**Activity:**
Your answer should be the lines below from the one with "period_share_pct = 100.4" to the one with "clk_pin_slew_worst_paths_ps = 90", both included, given again exactly and with nothing added.

**Collected data entries:**
_ _ _ _ _
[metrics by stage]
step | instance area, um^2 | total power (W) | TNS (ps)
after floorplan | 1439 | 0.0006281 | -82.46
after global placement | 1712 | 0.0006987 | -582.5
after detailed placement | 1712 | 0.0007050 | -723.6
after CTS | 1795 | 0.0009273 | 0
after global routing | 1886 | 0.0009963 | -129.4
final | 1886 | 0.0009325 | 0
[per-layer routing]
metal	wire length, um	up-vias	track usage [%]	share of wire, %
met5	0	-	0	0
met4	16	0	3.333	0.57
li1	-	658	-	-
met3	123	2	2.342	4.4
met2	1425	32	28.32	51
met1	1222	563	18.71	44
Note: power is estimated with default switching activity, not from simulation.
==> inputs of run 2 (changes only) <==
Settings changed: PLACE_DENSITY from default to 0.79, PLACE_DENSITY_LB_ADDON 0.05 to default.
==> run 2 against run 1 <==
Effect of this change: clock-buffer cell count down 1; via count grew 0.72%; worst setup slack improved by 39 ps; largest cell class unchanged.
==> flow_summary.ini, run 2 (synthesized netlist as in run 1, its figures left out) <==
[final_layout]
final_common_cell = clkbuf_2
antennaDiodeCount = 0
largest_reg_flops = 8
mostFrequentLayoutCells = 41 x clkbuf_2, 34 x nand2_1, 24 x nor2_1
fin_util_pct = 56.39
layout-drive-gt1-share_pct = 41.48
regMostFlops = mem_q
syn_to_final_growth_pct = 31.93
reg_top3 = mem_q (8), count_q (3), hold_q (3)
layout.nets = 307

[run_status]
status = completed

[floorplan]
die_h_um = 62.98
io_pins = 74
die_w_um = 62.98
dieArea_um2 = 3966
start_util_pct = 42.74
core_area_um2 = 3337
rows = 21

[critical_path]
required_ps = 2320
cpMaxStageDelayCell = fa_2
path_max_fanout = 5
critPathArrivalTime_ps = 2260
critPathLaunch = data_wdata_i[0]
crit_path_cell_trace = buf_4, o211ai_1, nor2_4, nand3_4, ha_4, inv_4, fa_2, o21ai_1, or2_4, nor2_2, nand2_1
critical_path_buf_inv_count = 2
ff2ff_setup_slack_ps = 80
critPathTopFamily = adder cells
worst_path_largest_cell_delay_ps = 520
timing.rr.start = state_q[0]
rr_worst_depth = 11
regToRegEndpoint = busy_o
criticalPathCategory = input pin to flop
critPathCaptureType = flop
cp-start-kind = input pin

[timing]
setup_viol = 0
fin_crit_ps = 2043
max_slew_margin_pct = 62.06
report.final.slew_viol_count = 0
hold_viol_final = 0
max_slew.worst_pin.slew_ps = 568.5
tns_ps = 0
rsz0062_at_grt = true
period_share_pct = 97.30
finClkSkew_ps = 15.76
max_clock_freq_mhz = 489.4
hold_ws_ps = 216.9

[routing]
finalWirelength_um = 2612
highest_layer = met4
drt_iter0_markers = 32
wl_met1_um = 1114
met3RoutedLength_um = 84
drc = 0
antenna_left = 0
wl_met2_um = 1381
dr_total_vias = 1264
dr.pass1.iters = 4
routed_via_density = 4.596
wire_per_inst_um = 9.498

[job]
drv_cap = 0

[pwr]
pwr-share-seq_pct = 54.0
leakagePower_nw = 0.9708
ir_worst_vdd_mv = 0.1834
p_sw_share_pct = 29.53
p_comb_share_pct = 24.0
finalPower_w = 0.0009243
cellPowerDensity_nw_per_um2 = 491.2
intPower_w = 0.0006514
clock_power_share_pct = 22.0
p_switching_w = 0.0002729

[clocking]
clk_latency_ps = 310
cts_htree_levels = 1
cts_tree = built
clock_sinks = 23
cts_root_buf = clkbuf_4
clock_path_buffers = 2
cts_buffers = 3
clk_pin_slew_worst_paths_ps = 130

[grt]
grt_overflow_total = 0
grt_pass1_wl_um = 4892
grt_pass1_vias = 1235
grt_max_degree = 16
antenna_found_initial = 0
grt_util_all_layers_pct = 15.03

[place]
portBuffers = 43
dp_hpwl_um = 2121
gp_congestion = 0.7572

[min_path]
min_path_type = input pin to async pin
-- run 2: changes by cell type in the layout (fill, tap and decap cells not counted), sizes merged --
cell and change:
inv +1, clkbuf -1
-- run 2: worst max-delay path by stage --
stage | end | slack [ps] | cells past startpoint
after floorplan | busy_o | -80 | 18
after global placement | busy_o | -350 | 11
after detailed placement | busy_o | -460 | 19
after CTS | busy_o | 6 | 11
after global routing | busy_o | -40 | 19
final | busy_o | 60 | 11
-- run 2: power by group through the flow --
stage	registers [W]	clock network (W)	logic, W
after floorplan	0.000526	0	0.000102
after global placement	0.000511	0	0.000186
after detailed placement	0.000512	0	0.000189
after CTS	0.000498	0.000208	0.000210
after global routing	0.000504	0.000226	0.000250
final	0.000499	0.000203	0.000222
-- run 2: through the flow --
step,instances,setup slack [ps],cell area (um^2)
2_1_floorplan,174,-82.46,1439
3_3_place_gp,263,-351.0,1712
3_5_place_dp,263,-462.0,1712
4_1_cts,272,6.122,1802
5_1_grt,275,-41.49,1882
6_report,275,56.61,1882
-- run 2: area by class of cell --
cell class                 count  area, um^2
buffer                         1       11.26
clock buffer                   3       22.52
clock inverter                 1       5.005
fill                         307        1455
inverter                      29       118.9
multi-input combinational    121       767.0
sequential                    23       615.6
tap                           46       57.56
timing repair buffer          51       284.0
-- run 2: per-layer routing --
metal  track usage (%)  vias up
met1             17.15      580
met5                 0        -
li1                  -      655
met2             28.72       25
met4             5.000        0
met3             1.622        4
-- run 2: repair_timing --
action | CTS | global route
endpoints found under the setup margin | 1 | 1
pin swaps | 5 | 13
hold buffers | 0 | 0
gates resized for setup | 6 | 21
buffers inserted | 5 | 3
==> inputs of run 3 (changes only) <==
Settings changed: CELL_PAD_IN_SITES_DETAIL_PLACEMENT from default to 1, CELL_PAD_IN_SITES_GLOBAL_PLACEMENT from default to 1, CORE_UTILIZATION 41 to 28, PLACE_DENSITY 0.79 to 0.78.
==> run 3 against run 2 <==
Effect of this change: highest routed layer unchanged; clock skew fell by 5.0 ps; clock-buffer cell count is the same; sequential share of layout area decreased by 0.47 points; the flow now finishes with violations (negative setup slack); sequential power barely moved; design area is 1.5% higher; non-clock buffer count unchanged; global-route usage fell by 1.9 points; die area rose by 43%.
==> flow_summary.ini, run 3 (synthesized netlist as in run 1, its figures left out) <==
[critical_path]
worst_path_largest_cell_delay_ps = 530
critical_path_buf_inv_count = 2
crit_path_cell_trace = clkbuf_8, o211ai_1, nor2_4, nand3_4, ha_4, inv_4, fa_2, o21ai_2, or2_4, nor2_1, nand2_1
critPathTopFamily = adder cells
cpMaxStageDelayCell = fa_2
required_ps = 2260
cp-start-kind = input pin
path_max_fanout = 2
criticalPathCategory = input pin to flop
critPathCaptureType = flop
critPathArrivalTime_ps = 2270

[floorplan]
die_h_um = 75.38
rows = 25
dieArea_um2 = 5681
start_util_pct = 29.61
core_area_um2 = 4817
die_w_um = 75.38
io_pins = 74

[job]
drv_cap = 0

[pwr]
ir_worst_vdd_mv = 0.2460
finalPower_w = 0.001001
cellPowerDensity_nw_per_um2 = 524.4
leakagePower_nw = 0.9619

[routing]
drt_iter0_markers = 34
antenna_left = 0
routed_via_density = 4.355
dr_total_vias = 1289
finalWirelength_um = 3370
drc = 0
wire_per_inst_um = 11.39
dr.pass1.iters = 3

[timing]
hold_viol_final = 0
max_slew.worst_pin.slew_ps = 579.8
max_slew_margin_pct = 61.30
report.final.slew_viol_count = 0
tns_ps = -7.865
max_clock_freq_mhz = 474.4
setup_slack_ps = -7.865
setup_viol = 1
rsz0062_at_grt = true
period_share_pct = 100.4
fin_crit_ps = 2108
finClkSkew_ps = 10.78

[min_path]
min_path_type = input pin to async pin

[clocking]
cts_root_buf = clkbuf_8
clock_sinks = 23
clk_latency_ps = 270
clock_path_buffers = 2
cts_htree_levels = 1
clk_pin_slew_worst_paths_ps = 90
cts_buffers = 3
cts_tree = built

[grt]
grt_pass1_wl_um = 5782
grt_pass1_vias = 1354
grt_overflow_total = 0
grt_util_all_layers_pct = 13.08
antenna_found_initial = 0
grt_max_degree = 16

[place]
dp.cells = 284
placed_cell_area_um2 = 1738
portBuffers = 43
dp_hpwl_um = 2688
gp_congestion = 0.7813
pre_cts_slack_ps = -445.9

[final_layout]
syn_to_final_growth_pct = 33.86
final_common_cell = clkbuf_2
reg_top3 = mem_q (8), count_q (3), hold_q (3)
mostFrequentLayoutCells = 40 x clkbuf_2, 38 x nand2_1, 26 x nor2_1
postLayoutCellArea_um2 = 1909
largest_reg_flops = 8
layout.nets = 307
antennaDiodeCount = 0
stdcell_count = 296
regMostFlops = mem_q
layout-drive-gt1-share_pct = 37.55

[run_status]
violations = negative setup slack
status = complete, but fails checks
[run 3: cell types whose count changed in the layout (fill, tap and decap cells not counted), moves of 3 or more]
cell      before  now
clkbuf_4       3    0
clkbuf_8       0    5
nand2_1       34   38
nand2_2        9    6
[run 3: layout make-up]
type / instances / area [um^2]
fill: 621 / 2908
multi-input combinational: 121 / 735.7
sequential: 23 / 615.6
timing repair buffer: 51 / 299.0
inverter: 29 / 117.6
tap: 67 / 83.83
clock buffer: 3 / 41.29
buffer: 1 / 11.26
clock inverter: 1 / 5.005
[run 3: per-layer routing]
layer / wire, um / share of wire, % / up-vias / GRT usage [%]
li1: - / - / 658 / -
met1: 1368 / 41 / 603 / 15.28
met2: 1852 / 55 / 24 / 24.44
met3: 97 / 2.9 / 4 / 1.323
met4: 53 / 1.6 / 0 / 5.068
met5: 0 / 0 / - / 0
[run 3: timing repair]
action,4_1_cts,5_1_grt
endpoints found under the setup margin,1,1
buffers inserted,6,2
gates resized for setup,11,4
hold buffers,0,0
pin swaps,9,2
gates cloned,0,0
_ _ _ _ _
**Solution to this task:**
period_share_pct = 100.4
fin_crit_ps = 2108
finClkSkew_ps = 10.78

[min_path]
min_path_type = input pin to async pin

[clocking]
cts_root_buf = clkbuf_8
clock_sinks = 23
clk_latency_ps = 270
clock_path_buffers = 2
cts_htree_levels = 1
clk_pin_slew_worst_paths_ps = 90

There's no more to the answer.